• Action item
Every line in the entries that holds "bits" should be identified and copied.

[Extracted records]
════════════════════

## src/dbkfr_consts.vh

```
// Constants for the debug breakpoint and force reset block
// Operation
// - A 16-bit breakpoint match register holds the comparator address.
// - Register is off the memory map; only serial breakpoint commands reach it.
// - Breakpoint enable and force/tag select bits control the comparator.
// - Force reset writes accepted only from serial debug commands; others ignored.
// - Force reset register always reads back as zero in all bits.
// - Writing one to the force reset bit serially forces a full device reset.
// - With enable clear, breakpoint is off; select bit and address are ignored.
// - Select one forces background on match; zero tags opcode for queue end.
`ifndef DBKFR_CONSTS_VH
`define DBKFR_CONSTS_VH
`define DBKFR_BKPT_RESET 16'h0000
`define DBKFR_FRC_READ 8'h00
`define DBKFR_FRC_BIT 0
`define DBKFR_RST_PULSE 4'h4
`endif

```

## src/dbkfr_reset_pulse.v

```verilog
// Stretches a force reset request into a fixed-length reset pulse
`timescale 1ns/1ps
module dbkfr_reset_pulse
(
	input  wire       i_sys_clk,
	input  wire       i_rst_n,
	input  wire       i_trigger,
	output reg        o_reset_req
);
`include "dbkfr_consts.vh"
	reg [3:0] cnt_q;
	always @(posedge i_sys_clk)
	begin
		if (!i_rst_n)
		begin
			cnt_q       <= 4'h0;
			o_reset_req <= 1'b0;
		end
		else
		begin
			if (i_trigger)
				cnt_q <= `DBKFR_RST_PULSE;
			else if (cnt_q != 4'h0)
				cnt_q <= cnt_q - 4'h1;
			o_reset_req <= i_trigger | (cnt_q > 4'h1);
		end
	end
endmodule

```

## src/dbkfr_top.v

```verilog
// Breakpoint match register, comparator and debug force reset register
`timescale 1ns/1ps
module dbkfr_top
(
	input  wire        i_sys_clk,
	input  wire        i_rst_n,
	input  wire        i_write_breakpoint_command,
	input  wire        i_read_breakpoint_command,
	input  wire [15:0] i_bkpt_wdata,
	input  wire        i_frc_wr,
	input  wire        i_frc_wr_serial,
	input  wire        i_frc_rd,
	input  wire [7:0]  i_frc_wdata,
	input  wire        i_breakpoint_enable,
	input  wire        i_force_tag_select,
	input  wire [15:0] i_cpu_addr,
	input  wire        i_cpu_addr_valid,
	input  wire        i_opcode_fetch,
	output reg  [15:0] o_bkpt_rdata,
	output reg         o_bkpt_rvalid,
	output reg  [7:0]  o_frc_rdata,
	output reg         o_frc_rvalid,
	output reg         o_force_bgnd_req,
	output reg         o_tag_opcode,
	output reg         o_device_reset_req
);
`include "dbkfr_consts.vh"

	// ==========================================================
	// Shared functions

	// True when an enabled, valid CPU address equals the match value
	function addr_match;
		input        enable;
		input        valid;
		input [15:0] addr;
		input [15:0] match;
		begin
			addr_match = enable & valid & (addr == match);
		end
	endfunction

	// True for a serial debug write that sets the force reset bit
	function frc_request;
		input       wr;
		input       serial;
		input [7:0] wdata;
		begin
			frc_request = wr & serial & wdata[`DBKFR_FRC_BIT];
		end
	endfunction

	// ==========================================================
	// Declarations

	// Breakpoint match register, reachable only by debug commands
	reg  [15:0] breakpoint_match_address_q;
	reg  [15:0] breakpoint_match_address_d;

	// Next values of the read-back outputs
	reg  [15:0] bkpt_rdata_d;
	reg         bkpt_rvalid_d;
	reg  [7:0]  frc_rdata_d;
	reg         frc_rvalid_d;

	// Comparator results and their next values
	wire        force_hit;
	wire        tag_hit;
	reg         force_bgnd_d;
	reg         tag_opcode_d;

	// Force reset request path
	wire        frc_take;
	wire        rst_req;
	reg         device_reset_d;

	// ==========================================================
	// Breakpoint match register

	// Only the write breakpoint command loads the register
	always @*
	begin
		breakpoint_match_address_d = breakpoint_match_address_q;
		if (i_write_breakpoint_command)
			breakpoint_match_address_d = i_bkpt_wdata;
	end

	// The comparator sees a new value one cycle after the write
	always @(posedge i_sys_clk)
	begin
		if (!i_rst_n)
			breakpoint_match_address_q <= `DBKFR_BKPT_RESET;
		else
			breakpoint_match_address_q <= breakpoint_match_address_d;
	end

	// ==========================================================
	// Breakpoint read-back

	// Read data holds its last value between read commands
	always @*
	begin
		bkpt_rvalid_d = i_read_breakpoint_command;
		bkpt_rdata_d  = o_bkpt_rdata;
		if (i_read_breakpoint_command)
			bkpt_rdata_d = breakpoint_match_address_q;
	end

	always @(posedge i_sys_clk)
	begin
		if (!i_rst_n)
		begin
			o_bkpt_rdata  <= 16'h0000;
			o_bkpt_rvalid <= 1'b0;
		end
		else
		begin
			o_bkpt_rdata  <= bkpt_rdata_d;
			o_bkpt_rvalid <= bkpt_rvalid_d;
		end
	end

	// ==========================================================
	// Comparator

	// With the enable clear, select and match value are ignored
	assign force_hit = addr_match(i_breakpoint_enable, i_cpu_addr_valid,
		i_cpu_addr, breakpoint_match_address_q) &
		i_force_tag_select;

	// Tagging only makes sense on an opcode fetch
	assign tag_hit = addr_match(i_breakpoint_enable, i_cpu_addr_valid,
		i_cpu_addr, breakpoint_match_address_q) &
		~i_force_tag_select & i_opcode_fetch;

	// Select one forces background, select zero tags the opcode
	always @*
	begin
		force_bgnd_d = 1'b0;
		tag_opcode_d = 1'b0;
		case (i_force_tag_select)
			1'b1:
				force_bgnd_d = force_hit;
			1'b0:
				tag_opcode_d = tag_hit;
			default:
			begin
				force_bgnd_d = 1'b0;
				tag_opcode_d = 1'b0;
			end
		endcase
	end

	always @(posedge i_sys_clk)
	begin
		if (!i_rst_n)
		begin
			o_force_bgnd_req <= 1'b0;
			o_tag_opcode     <= 1'b0;
		end
		else
		begin
			o_force_bgnd_req <= force_bgnd_d;
			o_tag_opcode     <= tag_opcode_d;
		end
	end

	// ==========================================================
	// Force reset register

	// Writes from application code never reach the reset path
	assign frc_take = frc_request(i_frc_wr, i_frc_wr_serial,
		i_frc_wdata);

	// The register has no storage; every read returns zero
	always @*
	begin
		frc_rdata_d  = `DBKFR_FRC_READ;
		frc_rvalid_d = i_frc_rd;
	end

	always @(posedge i_sys_clk)
	begin
		if (!i_rst_n)
		begin
			o_frc_rdata  <= `DBKFR_FRC_READ;
			o_frc_rvalid <= 1'b0;
		end
		else
		begin
			o_frc_rdata  <= frc_rdata_d;
			o_frc_rvalid <= frc_rvalid_d;
		end
	end

	// ==========================================================
	// Device reset request

	// Stretch the one-cycle request so the system reset sees it;
	// a new request during the pulse restarts it
	dbkfr_reset_pulse u_pulse
	(
		.i_sys_clk   (i_sys_clk),
		.i_rst_n     (i_rst_n),
		.i_trigger   (frc_take),
		.o_reset_req (rst_req)
	);

	always @*
	begin
		device_reset_d = rst_req;
	end

	// Registered so the output comes straight from a flip-flop
	always @(posedge i_sys_clk)
	begin
		if (!i_rst_n)
			o_device_reset_req <= 1'b0;
		else
			o_device_reset_req <= device_reset_d;
	end
endmodule

```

════════════════════

• Reply
// - Breakpoint enable and force/tag select bits control the comparator.
// - Force reset register always reads back as zero in all bits.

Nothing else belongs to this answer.